§ **Task directions**
Work out the count of lines in the entries below that include "busy", and write only that count.
===== Supplied data
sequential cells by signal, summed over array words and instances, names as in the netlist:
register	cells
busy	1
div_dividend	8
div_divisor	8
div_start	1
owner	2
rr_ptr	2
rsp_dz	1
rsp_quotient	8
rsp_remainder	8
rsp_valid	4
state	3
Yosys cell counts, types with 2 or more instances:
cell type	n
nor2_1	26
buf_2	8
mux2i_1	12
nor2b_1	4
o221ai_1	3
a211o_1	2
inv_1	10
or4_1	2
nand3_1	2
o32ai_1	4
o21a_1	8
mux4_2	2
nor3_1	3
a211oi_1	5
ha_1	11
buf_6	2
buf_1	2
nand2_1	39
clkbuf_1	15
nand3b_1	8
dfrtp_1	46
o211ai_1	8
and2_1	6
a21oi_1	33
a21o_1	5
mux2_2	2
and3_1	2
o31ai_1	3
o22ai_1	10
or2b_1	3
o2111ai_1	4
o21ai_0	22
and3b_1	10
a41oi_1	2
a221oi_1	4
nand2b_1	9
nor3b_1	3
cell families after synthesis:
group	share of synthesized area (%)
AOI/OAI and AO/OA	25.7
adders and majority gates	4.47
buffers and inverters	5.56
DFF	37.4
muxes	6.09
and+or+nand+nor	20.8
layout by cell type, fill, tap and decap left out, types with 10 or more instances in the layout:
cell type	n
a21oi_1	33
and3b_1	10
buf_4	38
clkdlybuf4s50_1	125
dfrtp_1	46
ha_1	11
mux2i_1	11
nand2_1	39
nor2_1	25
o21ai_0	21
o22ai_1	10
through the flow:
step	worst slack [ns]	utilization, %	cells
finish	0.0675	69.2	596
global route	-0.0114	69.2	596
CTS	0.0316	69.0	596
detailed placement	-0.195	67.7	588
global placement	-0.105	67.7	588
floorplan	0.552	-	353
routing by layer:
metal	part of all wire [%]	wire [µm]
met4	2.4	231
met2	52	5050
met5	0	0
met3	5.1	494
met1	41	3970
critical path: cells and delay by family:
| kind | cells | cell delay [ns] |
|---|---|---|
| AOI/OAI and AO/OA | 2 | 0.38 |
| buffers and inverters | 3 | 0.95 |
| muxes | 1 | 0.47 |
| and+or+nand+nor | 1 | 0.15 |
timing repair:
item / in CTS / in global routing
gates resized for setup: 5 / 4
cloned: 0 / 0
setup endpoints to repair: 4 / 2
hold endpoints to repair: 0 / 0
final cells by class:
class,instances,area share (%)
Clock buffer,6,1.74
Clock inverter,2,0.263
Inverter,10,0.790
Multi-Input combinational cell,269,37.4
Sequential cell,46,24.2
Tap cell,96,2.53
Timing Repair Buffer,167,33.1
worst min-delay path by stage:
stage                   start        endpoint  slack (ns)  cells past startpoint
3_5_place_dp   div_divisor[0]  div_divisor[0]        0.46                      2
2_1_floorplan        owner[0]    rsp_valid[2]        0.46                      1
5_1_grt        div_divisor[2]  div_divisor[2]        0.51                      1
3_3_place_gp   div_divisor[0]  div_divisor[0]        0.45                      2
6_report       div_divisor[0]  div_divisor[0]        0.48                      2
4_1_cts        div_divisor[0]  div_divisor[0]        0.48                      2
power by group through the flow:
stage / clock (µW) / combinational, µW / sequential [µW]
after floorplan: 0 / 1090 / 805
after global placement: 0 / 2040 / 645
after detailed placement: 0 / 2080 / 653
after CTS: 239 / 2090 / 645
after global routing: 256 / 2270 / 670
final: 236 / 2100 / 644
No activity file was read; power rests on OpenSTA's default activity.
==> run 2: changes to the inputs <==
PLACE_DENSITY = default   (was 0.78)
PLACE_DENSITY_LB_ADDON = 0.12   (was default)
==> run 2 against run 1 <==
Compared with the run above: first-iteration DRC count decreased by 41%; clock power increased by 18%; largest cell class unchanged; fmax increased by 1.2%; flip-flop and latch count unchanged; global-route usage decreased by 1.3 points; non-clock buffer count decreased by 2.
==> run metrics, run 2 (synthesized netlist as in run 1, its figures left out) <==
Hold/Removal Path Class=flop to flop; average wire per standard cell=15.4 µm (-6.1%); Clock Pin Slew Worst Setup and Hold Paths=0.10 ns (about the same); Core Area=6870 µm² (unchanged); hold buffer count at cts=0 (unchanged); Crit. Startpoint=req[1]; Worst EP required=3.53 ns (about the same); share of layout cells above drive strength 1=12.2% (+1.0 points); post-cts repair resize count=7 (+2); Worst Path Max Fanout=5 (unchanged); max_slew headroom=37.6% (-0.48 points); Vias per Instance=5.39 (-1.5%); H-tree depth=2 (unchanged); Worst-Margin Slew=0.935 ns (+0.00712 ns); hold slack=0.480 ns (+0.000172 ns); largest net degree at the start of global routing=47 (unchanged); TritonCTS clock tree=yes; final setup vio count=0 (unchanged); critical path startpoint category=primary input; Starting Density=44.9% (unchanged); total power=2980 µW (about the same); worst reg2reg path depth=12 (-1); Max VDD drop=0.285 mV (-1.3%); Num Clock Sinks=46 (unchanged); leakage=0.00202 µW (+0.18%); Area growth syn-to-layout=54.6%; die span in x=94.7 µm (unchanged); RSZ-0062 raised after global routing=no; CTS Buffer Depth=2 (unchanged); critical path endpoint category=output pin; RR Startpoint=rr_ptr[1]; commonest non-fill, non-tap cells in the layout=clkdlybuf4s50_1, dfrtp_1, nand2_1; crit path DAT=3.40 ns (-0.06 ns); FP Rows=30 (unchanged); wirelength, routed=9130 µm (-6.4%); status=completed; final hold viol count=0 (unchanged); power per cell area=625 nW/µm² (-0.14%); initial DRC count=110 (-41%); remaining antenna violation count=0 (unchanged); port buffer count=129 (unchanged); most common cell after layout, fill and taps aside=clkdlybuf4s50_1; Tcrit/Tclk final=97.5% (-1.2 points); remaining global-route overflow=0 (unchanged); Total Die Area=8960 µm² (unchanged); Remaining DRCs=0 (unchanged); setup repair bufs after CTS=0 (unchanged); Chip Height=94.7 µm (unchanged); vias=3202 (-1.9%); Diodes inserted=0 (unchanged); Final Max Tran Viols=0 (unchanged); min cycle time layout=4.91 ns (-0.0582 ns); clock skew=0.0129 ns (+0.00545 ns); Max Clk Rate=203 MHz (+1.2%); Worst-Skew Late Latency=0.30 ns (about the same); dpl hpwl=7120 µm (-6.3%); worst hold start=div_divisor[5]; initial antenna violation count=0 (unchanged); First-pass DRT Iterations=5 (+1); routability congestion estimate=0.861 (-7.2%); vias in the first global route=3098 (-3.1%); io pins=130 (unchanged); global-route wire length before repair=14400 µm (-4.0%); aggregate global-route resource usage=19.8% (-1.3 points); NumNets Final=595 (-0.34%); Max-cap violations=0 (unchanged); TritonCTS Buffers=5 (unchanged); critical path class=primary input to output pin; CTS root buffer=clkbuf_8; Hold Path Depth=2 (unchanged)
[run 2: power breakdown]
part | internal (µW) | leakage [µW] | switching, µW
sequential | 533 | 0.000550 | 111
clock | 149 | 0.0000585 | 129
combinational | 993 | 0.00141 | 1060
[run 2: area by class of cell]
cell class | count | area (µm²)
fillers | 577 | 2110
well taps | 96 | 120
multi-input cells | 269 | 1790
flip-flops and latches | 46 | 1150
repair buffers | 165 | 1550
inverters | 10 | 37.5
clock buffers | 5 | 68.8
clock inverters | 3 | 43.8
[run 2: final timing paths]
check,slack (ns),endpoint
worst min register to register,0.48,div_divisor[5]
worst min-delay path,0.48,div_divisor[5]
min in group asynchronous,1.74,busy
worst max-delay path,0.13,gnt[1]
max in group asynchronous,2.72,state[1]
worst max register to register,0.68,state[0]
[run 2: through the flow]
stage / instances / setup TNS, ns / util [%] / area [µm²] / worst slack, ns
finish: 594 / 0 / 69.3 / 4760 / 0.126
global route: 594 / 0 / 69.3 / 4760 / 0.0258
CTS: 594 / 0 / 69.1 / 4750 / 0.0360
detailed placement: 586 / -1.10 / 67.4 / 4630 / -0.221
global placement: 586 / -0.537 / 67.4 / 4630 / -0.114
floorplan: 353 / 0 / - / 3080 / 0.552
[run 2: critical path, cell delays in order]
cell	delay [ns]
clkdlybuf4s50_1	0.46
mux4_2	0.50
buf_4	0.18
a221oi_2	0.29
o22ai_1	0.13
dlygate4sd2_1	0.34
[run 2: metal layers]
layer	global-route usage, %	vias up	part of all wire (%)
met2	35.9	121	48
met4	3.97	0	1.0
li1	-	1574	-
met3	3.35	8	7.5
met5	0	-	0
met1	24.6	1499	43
==========
§ **Result of the exercise**
2